Prens Yangyang ona verebileceği en sıcak gülümsemeyi bahşettikten sonra yüzündeki minik elini çekip avuç içine dudaklarını bastırmıştı. Renjun hafifçe pembeleşmiş yanaklarıyla geri çekildi, az önce kalktığı yere tekrar oturmuş, çiçek desenli fincanını bir kez daha eline almıştı. Bir yudum aldı, sıcağı ağzını yakan çayın hafif keskin tadı büyüleyiciydi.

"Zaman çok hızlı geçiyor, kalan iki haftamızın sonunda ayrılmaktan o denli korkuyorum ki anlatamam, Renjun. Senden hiç ayrılmak istemiyorum, her şey gözümde büyüyor şu sıralar."

Yangyang gözlerini kaçırdı, gülümsemesi hâlâ yerindeydi fakat şimdi oldukça hüzünlüydü. Gitmek istemiyordu, bir yıl sonra kavuştuğu biriciğini bırakmak düşüncesi o kadar korkutucu geliyordu ki gözüne... Gerçi Prens Renjun da ondan farklı değildi, sessiz kalıyor, ona bir şey söylemiyordu fakat gideceğinin kendisi de farkındaydı. Zamanlarını birlikte geçirmek için ellerinden geleni yapsalar bile mutlaka bir eksik çıkacak, mutlaka bir pişmanlık doğacaktı, yine kendilerini sorgulayacaklardı neden yapmadık diye, yine hasretin boğazda bıraktığı yumrudan nasiplerini alacaklardı ve belki en sonunda hiçbir şey olmayacak, şimdi yaşadıklarıyla kalacaklardı.

"Şimdilik kafanı yorma bunlara, gelecek meselelerini zamanı geldiğinde düşünür ve kafa ağrıtırız Yangyang, hem şöyle bir bakarsam bu da zaman kaybı değil mi? Gülerek geçirebileceğiniz vakitleri, severek geçirebileceğimiz vakitleri geleceğin endişesine kapılarak harcamamalıyız."

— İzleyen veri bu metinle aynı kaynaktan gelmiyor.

**src/rtl/fexp_iter.sv**
```systemverilog
// rtl/fexp_iter.sv - iterative fp32 e^x: range reduction, Horner polynomial, exponent rescale
// One shared fp32 multiplier and one shared fp32 adder are time-multiplexed across the FSM states.
module fexp_iter #(
  parameter int BIT_W        = 32,
  parameter int N_TERMS      = 8,
  parameter int RANGE_REDUCE = 1
) (
  input  logic             clk,
  input  logic             rst_n,
  input  logic             in_valid,
  output logic             in_ready,
  input  logic [BIT_W-1:0] x,
  output logic             out_valid,
  input  logic             out_ready,
  output logic [BIT_W-1:0] result
);

  if (BIT_W != 32) begin : g_bad_bit_w
    $error("fexp_iter: only BIT_W=32 (binary32) is supported");
  end
  if (N_TERMS < 1 || N_TERMS > 12) begin : g_bad_n_terms
    $error("fexp_iter: N_TERMS must be in 1..12");
  end

  localparam int          CW    = $clog2(N_TERMS + 1);
  localparam logic [31:0] LOG2E = 32'h3FB8AA3B;
  localparam logic [31:0] LN2   = 32'h3F317218;

  typedef enum logic [2:0] {S_IDLE, S_REDUCE, S_RSUB, S_POLY, S_SCALE, S_DONE} state_t;

  // Round-to-nearest-even and pack; m carries the hidden bit in m[23]. Subnormals flush to zero.
  function automatic logic [31:0] fp_pack(input logic s, input logic signed [11:0] e,
                                          input logic [23:0] m, input logic g, input logic st);
    logic [24:0]        mr;
    logic signed [11:0] er;
    mr = {1'b0, m} + {24'd0, (g & (st | m[0]))};
    er = e;
    if (mr[24]) begin
      er = e + 12'sd1;
      mr = mr >> 1;
    end
    if (er >= 12'sd255)    fp_pack = {s, 8'hFF, 23'd0};
    else if (er <= 12'sd0) fp_pack = {s, 31'd0};
    else                   fp_pack = {s, er[7:0], mr[22:0]};
  endfunction

  function automatic logic [31:0] fp_mul(input logic [31:0] a, input logic [31:0] b);
    logic [47:0]        prod;
    logic signed [11:0] e;
    logic               s;
    s = a[31] ^ b[31];
    if (a[30:23] == 8'd0 || b[30:23] == 8'd0) begin
      fp_mul = {s, 31'd0};
    end else begin
      prod = {24'd0, 1'b1, a[22:0]} * {24'd0, 1'b1, b[22:0]};
      e    = $signed({4'd0, a[30:23]}) + $signed({4'd0, b[30:23]}) - 12'sd127;
      if (prod[47]) fp_mul = fp_pack(s, e + 12'sd1, prod[47:24], prod[23], |prod[22:0]);
      else          fp_mul = fp_pack(s, e, prod[46:23], prod[22], |prod[21:0]);
    end
  endfunction

  // Smaller operand aligned into a 64-bit field; anything shifted past it only sets a sticky LSB.
  function automatic logic [31:0] fp_add(input logic [31:0] a, input logic [31:0] b);
    logic [31:0]        big, sml;
    logic [7:0]         d8;
    logic [63:0]        mb, ms;
    logic [64:0]        sum, nrm;
    logic signed [11:0] e;
    int                 pos;
    if (b[30:23] == 8'd0) begin
      fp_add = (a[30:23] == 8'd0) ? 32'd0 : a;
    end else if (a[30:23] == 8'd0) begin
      fp_add = b;
    end else begin
      if (a[30:0] >= b[30:0]) begin big = a; sml = b; end
      else                    begin big = b; sml = a; end
      d8 = big[30:23] - sml[30:23];
      mb = {1'b1, big[22:0], 40'd0};
      if (d8 > 8'd40) ms = 64'd1;
      else            ms = {1'b1, sml[22:0], 40'd0} >> d8;
      if (big[31] == sml[31]) sum = {1'b0, mb} + {1'b0, ms};
      else                    sum = {1'b0, mb} - {1'b0, ms};
      if (sum == 65'd0) begin
        fp_add = 32'd0;
      end else begin
        pos = 0;
        for (int i = 0; i < 65; i++) if (sum[i]) pos = i;
        nrm    = sum << (64 - pos);
        e      = $signed({4'd0, big[30:23]}) + 12'(pos - 63);
        fp_add = fp_pack(big[31], e, nrm[64:41], nrm[40], |nrm[39:0]);
      end
    end
  endfunction

  // Float to signed int, round half away from zero, magnitude clamped to 255.
  function automatic logic signed [8:0] f2k(input logic [31:0] t);
    logic [31:0] mag;
    logic [8:0]  m9;
    int          sh;
    mag = 32'd0;
    if (t[30:23] >= 8'd126) begin
      if (t[30:23] > 8'd134) begin
        mag = 32'd255;
      end else begin
        sh  = 150 - int'(t[30:23]);
        mag = ({8'd0, 1'b1, t[22:0]} + (32'd1 << (sh - 1))) >> sh;
        if (mag > 32'd255) mag = 32'd255;
      end
    end
    m9  = mag[8:0];
    f2k = t[31] ? -$signed(m9) : $signed(m9);
  endfunction

  function automatic logic [31:0] i2f(input logic signed [8:0] k);
    logic [8:0]  mag;
    logic [22:0] fr;
    int          pos;
    if (k == 9'sd0) begin
      i2f = 32'd0;
    end else begin
      mag = k[8] ? 9'(-k) : 9'(k);
      pos = 0;
      for (int i = 0; i < 9; i++) if (mag[i]) pos = i;
      fr  = {14'd0, mag} << (23 - pos);
      i2f = {k[8], 8'(127 + pos), fr};
    end
  endfunction

  // c_i = 1/i! rounded to fp32
  function automatic logic [31:0] coef(input logic [3:0] i);
    case (i)
      4'd0, 4'd1: coef = 32'h3F800000;
      4'd2:       coef = 32'h3F000000;
      4'd3:       coef = 32'h3E2AAAAB;
      4'd4:       coef = 32'h3D2AAAAB;
      4'd5:       coef = 32'h3C088889;
      4'd6:       coef = 32'h3AB60B61;
      4'd7:       coef = 32'h39500D01;
      4'd8:       coef = 32'h37D00D01;
      4'd9:       coef = 32'h3638EF1D;
      4'd10:      coef = 32'h3493F27E;
      4'd11:      coef = 32'h32D7322B;
      4'd12:      coef = 32'h310F76C7;
      default:    coef = 32'h00000000;
    endcase
  endfunction

  state_t                state_q, state_d;
  logic [31:0]           x_q, r_q, p_q, result_q;
  logic signed [8:0]     k_q;
  logic [CW-1:0]         cnt_q;
  logic [31:0]           mul_a, mul_b, mul_y, add_a, add_b, add_y;
  logic                  is_special;
  logic [31:0]           special_val, scaled;
  logic signed [11:0]    exp_sum;

  assign mul_y  = fp_mul(mul_a, mul_b);
  assign add_y  = fp_add(add_a, add_b);
  assign result = result_q;

  // Special-case screen on the raw input bits; ordering matters (NaN first).
  always_comb begin
    is_special  = 1'b1;
    special_val = 32'h3F800000;
    if (x[30:23] == 8'hFF && x[22:0] != 23'd0)   special_val = 32'h7FC00000;
    else if (!x[31] && x[30:0] > 31'h42B17217)   special_val = 32'h7F800000;
    else if (x[31] && x[31:0] > 32'hC2AEAC50)    special_val = 32'h00000000;
    else if (x[30:23] == 8'd0)                   special_val = 32'h3F800000;
    else                                         is_special  = 1'b0;
  end

  always_comb begin
    exp_sum = $signed({4'd0, p_q[30:23]}) + 12'(k_q);
    if (p_q[30:23] == 8'd0 || exp_sum <= 12'sd0) scaled = 32'h00000000;
    else if (exp_sum >= 12'sd255)               scaled = 32'h7F800000;
    else                                        scaled = {1'b0, exp_sum[7:0], p_q[22:0]};
  end

  always_comb begin
    state_d   = state_q;
    mul_a     = 32'd0;
    mul_b     = 32'd0;
    add_a     = 32'd0;
    add_b     = 32'd0;
    in_ready  = (state_q == S_IDLE);
    out_valid = (state_q == S_DONE);
    case (state_q)
      S_IDLE:   if (in_valid) state_d = is_special ? S_DONE : S_REDUCE;
      S_REDUCE: begin
        mul_a   = x_q;
        mul_b   = LOG2E;
        state_d = S_RSUB;
      end
      S_RSUB: begin
        mul_a   = i2f(k_q);
        mul_b   = LN2;
        add_a   = x_q;
        add_b   = {~mul_y[31], mul_y[30:0]};
        state_d = S_POLY;
      end
      S_POLY: begin
        mul_a = p_q;
        mul_b = r_q;
        add_a = mul_y;
        add_b = coef(4'(cnt_q));
        if (cnt_q == '0) state_d = S_SCALE;
      end
      S_SCALE:  state_d = S_DONE;
      S_DONE:   if (out_ready) state_d = S_IDLE;
      default:  state_d = S_IDLE;
    endcase
  end

  always_ff @(posedge clk or negedge rst_n) begin
    if (!rst_n) begin
      state_q  <= S_IDLE;
      x_q      <= 32'd0;
      r_q      <= 32'd0;
      p_q      <= 32'd0;
      k_q      <= 9'sd0;
      cnt_q    <= '0;
      result_q <= 32'd0;
    end else begin
      state_q <= state_d;
      case (state_q)
        S_IDLE: if (in_valid) begin
          x_q <= x;
          if (is_special) result_q <= special_val;
        end
        S_REDUCE: k_q <= (RANGE_REDUCE != 0) ? f2k(mul_y) : 9'sd0;
        S_RSUB: begin
          r_q   <= add_y;
          p_q   <= coef(4'(N_TERMS));
          cnt_q <= CW'(N_TERMS - 1);
        end
        S_POLY: begin
          p_q <= add_y;
          if (cnt_q != '0) cnt_q <= cnt_q - 1'b1;
        end
        S_SCALE: result_q <= scaled;
        default: ;
      endcase
    end
  end

endmodule

```
**config.mk**
```make
export PLATFORM = sky130hd
export DESIGN_NAME = fexp_iter
export DESIGN_NICKNAME = d
export VERILOG_FILES = /design/src/rtl/fexp_iter.sv
export SDC_FILE = /design/constraint.sdc
export NUM_CORES = 2
export LEC_CHECK = 0
export ABC_AREA = 1
export ABC_CLOCK_PERIOD_IN_PS = 26000
export CELL_PAD_IN_SITES_DETAIL_PLACEMENT = 0
export CELL_PAD_IN_SITES_GLOBAL_PLACEMENT = 1
export CORE_ASPECT_RATIO = 0.8
export CORE_MARGIN = 5
export CORE_UTILIZATION = 48
export DETAILED_ROUTE_END_ITERATION = 7
export GPL_TIMING_DRIVEN = 0
export PLACE_DENSITY_LB_ADDON = 0.1
export SYNTH_ARGS = -nofsm -noshare
export SYNTH_HDL_FRONTEND = slang
export SYNTH_SLANG_ARGS = --single-unit
```
**constraint.sdc**
```tcl
create_clock -name clk -period 26 [get_ports clk]
set_clock_uncertainty 0.1 [all_clocks]
set_input_delay 5.2 -clock clk [delete_from_list [all_inputs] [get_ports clk]]
set_output_delay 5.2 -clock clk [all_outputs]
set_load 0.01 [all_outputs]
```
# ---- Yosys cells after proc, flatten, opt, wreduce, memory -nomap -nowiden
# Memory sizes are Yosys's and may differ from the RTL's.
# Index checks and enable logic that the tools add are counted.
dict set report op_classes {
  eq_ne 12
  mux 145
  multipliers 1
  magnitude_cmp 15
  n_addsub 23
  n_shift 5
  n_reduce_logical 27
  n_bitwise 8
}
# op count
set ops {}
lappend ops {{$mux W32} 88}
lappend ops {{$mux W31} 12}
lappend ops {{$pmux W32 S2} 4}
lappend ops {{$mux W65} 3}
lappend ops {{$mux W64} 3}
lappend ops {{$pmux W32 S3} 2}
lappend ops {{$mux W12} 10}
lappend ops {{$add A24 B1 Y25} 3}
lappend ops {{$mux W23} 3}
lappend ops {{$add A64 B64 Y65} 1}
lappend ops {{$logic_not A65 Y1} 1}
lappend ops {{$shl A65 B32 Y65} 1}
lappend ops {{$sub A64 B64 Y65} 1}
lappend ops {{$shr A64 B8 Y64} 1}
lappend ops {{$mux W9} 6}
lappend ops {{$logic_not A8 Y1} 6}
lappend ops {{$mul A24 B24 Y48} 1}
lappend ops {{$reduce_or A40 Y1} 1}
lappend ops {{$ge A12 B9 Y1 const B} 3}
lappend ops {{$le A12 B1 Y1 const B} 3}
lappend ops {{$add A24 B32 Y32} 1}
lappend ops {{$gt A32 B32 Y1 const B} 1}
lappend ops {{$gt A32 B8 Y1 const B} 1}
lappend ops {{$shl A1 B32 Y32 const A} 1}
lappend ops {{54 further kinds} 79}
dict set report totals {
  in_bits 36
  romBits 480
  out_inout_bits 34
  mem_count 1
  wordCells 244
  regBits 144
}
# name words word_bits read_ports rd_ports_with_merged_regs wr line_no
set memory_table {}
lappend memory_table {{(name not given)} 16 30 1 0 0 131} ;# case (i)

# ---- Logic depth before layout (Yosys ltp)
dict set report logic_depth {
  word_depth 127
  mapped_depth 208
  mapped_depth_nobuf 201
}

# ---- Least setup slack after synthesis
# Ideal clock, no wire load.
dict set report synth_timing {
  path_type {register to register}
  from {register state_q[0]}
  to {register p_q[23]}
  arrival_time_ps 21646
  stages_incl_launch_ff 173
  required_ps 25787
  synth_period_minus_slack_ps 21859
  path_slack_ps 4141
  setup_time_ps 113
  path_buffers 12
  path_cell_list {dfrtp_1 > nand2_1 > nor2_1 > clkbuf_1 > clkbuf_1 > buf_1 > buf_1 > a22oi_1 > inv_1 > clkbuf_1 > nand2_1 > fa_1 > inv_1 > fa_1 > inv_1 > fa_1 > fa_1 > inv_1 > [... 137 more ...] > ha_1 > nand3_2 > nor2_4 > inv_2 > nor2_2 > nand3_4 > buf_6 > nand2_1 > nand2_1 > nor3_4 > nand3_4 > buf_6 > nand4_1 > nand3_1 > nand2_1 > nand3_1 > nand2_1 > inv_1}
}
dict set report synth_via {
  elab_chain_len 113
  elab_cells_between_ends 155
  classes_between {add/sub (14); mul (1); order compare (8); eq/ne (4); shift (2); mux (108); bitwise (8); reduce/logical (10)}
}
# element line_no
set synth_lines {}
lappend synth_lines {{start, declared} 148} ;# state_t state_q, state_d;
lappend synth_lines {{start signal, assigned} 224} ;# state_q <= state_d;
lappend synth_lines {{$eq A3 B2 Y1 / $eq A3 B1 Y1 (equally long branches)} {187, 225}}
lappend synth_lines {{$pmux W32 S3} 187} ;# case (state_q)
lappend synth_lines {{$mul A24 B24 Y48} 55} ;# prod = {24'd0, 1'b1, a[22:0]} * {24'd0, 1'b1, b[22:0]};
lappend synth_lines {{$reduce_or A23 Y1 / $reduce_or A22 Y1 (equally long branches)} {57, 58}}
lappend synth_lines {{$or A1 B1 Y1} 36} ;# mr = {1'b0, m} + {24'd0, (g & (st | m[0]))};
lappend synth_lines {{$and A1 B1 Y1} 36}
lappend synth_lines {{$add A24 B1 Y25} 36}
lappend synth_lines {{$mux W12} 38} ;# if (mr[24]) begin
lappend synth_lines {{[... 97 more ...]} n/a}
lappend synth_lines {{$mux W12} 70} ;# if (b[30:23] == 8'd0) begin
lappend synth_lines {{$le A12 B1 Y1} 43} ;# else if (er <= 12'sd0) fp_pack = {s, 31'd0};
lappend synth_lines {{$mux W31} 43}
lappend synth_lines {{$mux W31} 42} ;# if (er >= 12'sd255) fp_pack = {s, 8'hFF, 23'd0};
lappend synth_lines {{$mux W32} 83} ;# if (sum == 65'd0) begin
lappend synth_lines {{$mux W32} 72} ;# end else if (a[30:23] == 8'd0) begin
lappend synth_lines {{$mux W32} 70}
lappend synth_lines {{$pmux W32 S2} 225} ;# case (state_q)
lappend synth_lines {{end signal, assigned} 233} ;# p_q <= coef(4'(N_TERMS));
lappend synth_lines {{end signal, assigned} 237} ;# p_q <= add_y;
lappend synth_lines {{end, declared} 149} ;# logic [31:0] x_q, r_q, p_q, result_q;
# Parallel ways exist; a longest one is shown, timed or not. The select of a mux whose other input is x is not followed.
# A chain may end at the register's enable or synchronous reset.

# ---- Worst setup path in the final report
dict set report layout_timing {
  from {register k_q[0]}
  to {register r_q[8]}
}
dict set report layout_via {
  elab_chain_len 126
  elab_cells_between_ends 166
  classes_between {add/sub (17); mul (1); order compare (8); eq/ne (1); shift (3); mux (119); bitwise (8); reduce/logical (9)}
}
# element line_no
set layout_lines {}
lappend layout_lines {{start, declared} 150} ;# logic signed [8:0] k_q;
lappend layout_lines {{start signal, assigned} 230} ;# S_REDUCE: k_q <= (RANGE_REDUCE != 0) ? f2k(mul_y) : 9'sd0;
lappend layout_lines {{$neg A9 Y9} 121} ;# mag = k[8] ? 9'(-k) : 9'(k);
lappend layout_lines {{$mux W9} 121}
lappend layout_lines {{$mux W1} 123} ;# for (int i = 0; i < 9; i++) if (mag[i]) pos = i;
lappend layout_lines {{$mux W32 (7 in series)} 123}
lappend layout_lines {{$mux W32} 118} ;# if (k == 9'sd0) begin
lappend layout_lines {{$mux W32} 187}
lappend layout_lines {{$sub A6 B32 Y32} 124} ;# fr = {14'd0, mag} << (23 - pos);
lappend layout_lines {{$shl A9 B32 Y23} 124}
lappend layout_lines {{[... 104 more ...]} n/a}
lappend layout_lines {{$mux W12} 72}
lappend layout_lines {{$mux W12} 70}
lappend layout_lines {{$le A12 B1 Y1} 43}
lappend layout_lines {{$mux W31} 43}
lappend layout_lines {{$mux W31} 42}
lappend layout_lines {{$mux W32} 83}
lappend layout_lines {{$mux W32} 72}
lappend layout_lines {{$mux W32 *} 70}
lappend layout_lines {{end signal, assigned} 232} ;# r_q <= add_y;
lappend layout_lines {{end, declared} 149}
# Every way passes the cells marked *; elsewhere a longest branch is shown, timed or not. The select of a mux whose other input is x is not followed.

==> run metrics <==
run status=finished with violations; failing checks=max-capacitance violations; slowest CP cell=fa_1; Final Cell Area=~58000 um2; Final ANT Viol Nets=0; placed cell area=54400 um2; Max Clock Freq=39.9 MHz; Slew Limit Fails=0; flops & latches, synth=143; Max FO, Critical Path=10; syn nets=9119; largest cells by area after synthesis=fa_1 19%, nand2_1 17%, inv_1 9.3%, nand3_1 8.3%, ha_1 8.2%; sequential area share after synthesis=0.0692; DIE WIDTH=377 um; # clock sinks=143; synth unique cells=92; layout cells sized above 1=0.122; Rel. slew slack=0.00895; Setup CP Type=flip-flop to flip-flop; HPWL Detailed=approximately 200 mm; Post-synth EDFFs=0; GP Congestion=1.06; commonest non-fill, non-tap cells in the layout=2293 x nand2_1, 1259 x inv_1, 809 x nand3_1; Slowest Stage Delay on Critical Path=640 ps; vias in the first global route=54200; asr flop ratio synth=1.00; Root Buffer=clkbuf_16; Initial Util=0.485; first-pass GRT wire length=341 mm; largest net degree at the start of global routing=75; CP Data Arrival Time=25380 ps; Mapped Area=51700 um2; Top FF cell, synth=dfrtp_1; number of nets in the layout=9311; YS warnings=0; clk slew on worst S/H paths=60 ps; first-pass iteration count of the detailed router=6; syn_area_per_cell=6.26 um2; Tcrit/Tclk final=0.964; Die Y=slightly above 300 um; Placeable Area=107000 um2; RSZ-0062 raised after global routing=true; H-tree Lvls=4; IO Port Bufs=68; GR Util All Layers=0.391; final worst path period need=25070 ps; fillers=11000; # IOs=70; First DRT Iteration DRCs=roughly 7800; DR vias=around 58000; CTS Buffer Depth=2; area leader, netlist=fa_1; Via density=5.92; CTS tree=done; fin util=0.541; total grt overflow=0; cells after synthesis=8259; DRC viols=0; CP most frequent cell=nand2_1; initial antenna violation count=4; row count=107; Worst EP required=26310 ps; setup_tns=0 ps; Worst Setup End Kind=flip-flop; Final setup viols=0; Hold WC Path Type=flip-flop to flip-flop; clock insertion delay at the later pin of the skew report=480 ps; Max Cap Viol=1; die area=114000 um2; Worst-Margin Slew=1480 ps; synthesis-to-finish area growth=11.5%; Hold Vio Cnt, Final=0; total CTS buffers=17; drt wl/cell=23.5 um; final wirelength=232 mm; top cell type's share of synthesized area=0.188; Hold Slack=379 ps; commonest non-fill, non-tap cell in the layout=nand2_1; CP Launch Type=flip-flop; hold_buf cts=0
## final timing paths
kind | startpoint | to | slack [ps] | depth (start not counted)
min in group asynchronous | rst_n | k_q[3] | 4620 | 1
min | result[22] | result[22] | 380 | 2
max reg2reg | k_q[0] | r_q[8] | 930 | 146
min reg2reg | result[22] | result[22] | 380 | 2
max | k_q[0] | r_q[8] | 930 | 146
max in group asynchronous | rst_n | state_q[1] | 20340 | 2
## Yosys cell counts, drive strengths merged, types with 31 or more instances
library cell,instances
nand2,2446
inv,1349
nand3,939
nor2,794
fa,487
o21ai,397
ha,337
a21oi,236
clkbuf,191
xor2,160
nand4,152
dfrtp,143
buf,136
nor3,77
nor4,38
clkinv,36
a31oi,31
## cell type report
class | instances | area (um2) | area share
Multi-Input combinational cell | 6400 | 42500 | 0.737
Inverter | 1385 | 5270 | 0.0914
Buffer | 328 | 2250 | 0.0391
Timing Repair Buffer | 176 | 1670 | 0.0290
Clock buffer | 22 | 464 | 0.00805
Tap cell | 1417 | 1770 | 0.0307
Clock inverter | 8 | 133 | 0.00230
Sequential cell | 143 | 3580 | 0.0621
Antenna cell | 1 | 2.50 | 0.0000434
## worst max-delay path, delay by kind of cell, from the launching register on
kind | cells | cell delay (ps)
AO/OA/AOI/OAI | 19 | 3780
buffers and inverters | 29 | 3830
XOR/XNOR | 3 | 950
AND/OR/NAND/NOR | 82 | 10560
adder cells (fa/ha/maj) | 13 | 5220
flip-flops | 1 | 470
## logic make-up after synthesis
| group | Yosys count | synth area share |
|---|---|---|
| other | 1 | 0.0000725 |
| AOI/OAI and AO/OA | 865 | 0.0978 |
| adders and majority gates | 824 | 0.270 |
| and+or+nand+nor | 4506 | 0.387 |
| xor gates and xnor gates | 187 | 0.0333 |
| DFF | 143 | 0.0692 |
| buffers and inverters | 1718 | 0.140 |
| muxes | 15 | 0.00305 |
## per-stage QoR
step | setup slack, ps | cells
6_report | 927 | 9880
5_1_grt | -337 | 9879
4_1_cts | 2.63 | 9802
3_5_place_dp | -4770 | 9754
3_3_place_gp | -4740 | 9744
2_1_floorplan | 4140 | 8259
## flip-flops by register name, summed over array words and instances, names as in the netlist
| name | flops |
|---|---|
| p_q | 32 |
| cnt_q | 4 |
| k_q | 9 |
| x_q | 32 |
| result | 31 |
| r_q | 32 |
| state_q | 3 |
## routing by layer
layer / up-vias / share of wire / track usage
li1: 26500 / - / -
met1: 28000 / 0.44 / 0.593
met2: 3534 / 0.39 / 0.537
met3: 454 / 0.13 / 0.101
met4: 2 / 0.038 / 0.121
met5: - / 0.000056 / 0.00335
## repair_timing
| action | 4_1_cts | 5_1_grt |
|---|---|---|
| gates resized for setup | 181 | 429 |
| cloned | 1 | 1 |
| endpoints found under the setup margin | 62 | 62 |
| endpoints found under the hold margin | 0 | 0 |
| pin swaps | 11 | 71 |
| buffers inserted | 20 | 77 |
Power is left out: the tool's default activity adds up to more than one toggle a clock period on the data nets, which glitch-free logic cannot reach.
$ cat config.mk
export PLATFORM = sky130hd
export DESIGN_NAME = fetch_queue
export DESIGN_NICKNAME = d
export VERILOG_FILES = /design/src/rtl/fetch_queue.sv
export SDC_FILE = /design/constraint.sdc
export NUM_CORES = 1
export LEC_CHECK = 0
export ABC_AREA = 1
export BUFFER_PORTS_ARGS = -buffer_cell sky130_fd_sc_hd__clkbuf_2
export CAP_MARGIN = 20
export CORE_ASPECT_RATIO = 2
export CORE_MARGIN = 8
export CORE_UTILIZATION = 44
export CTS_CLUSTER_SIZE = 20
export DETAILED_ROUTE_END_ITERATION = 12
export GPL_TIMING_DRIVEN = 0
export PLACE_DENSITY_LB_ADDON = 0.15
export SETUP_SLACK_MARGIN = 0.4
export SYNTH_ARGS = -nofsm -noshare
export SYNTH_HDL_FRONTEND = slang
export SYNTH_SLANG_ARGS = --single-unit
$ cat constraint.sdc
create_clock -name i_clk -period 5.8 [get_ports i_clk]
set_clock_uncertainty 0.2 [all_clocks]
set_input_delay 1.16 -clock i_clk [delete_from_list [all_inputs] [get_ports i_clk]]
set_output_delay 1.16 -clock i_clk [all_outputs]
set_load 0.05 [all_outputs]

"Haklısın... ama yine de..." Bir şey söyleyecek oldu, aslında birçok şey söyleyecek oldu. Susmak istemedi ama konuşamadı, öylece kaldı sadece, nefesini verdi. Şimdi bunun münakaşasının yeri değildi belli ki, bu sebeple aniden dudaklarını birbirine bastırdı. Sessiz kalmayı seçti birkaç saniyeliğine, en azından o konuşana kadar.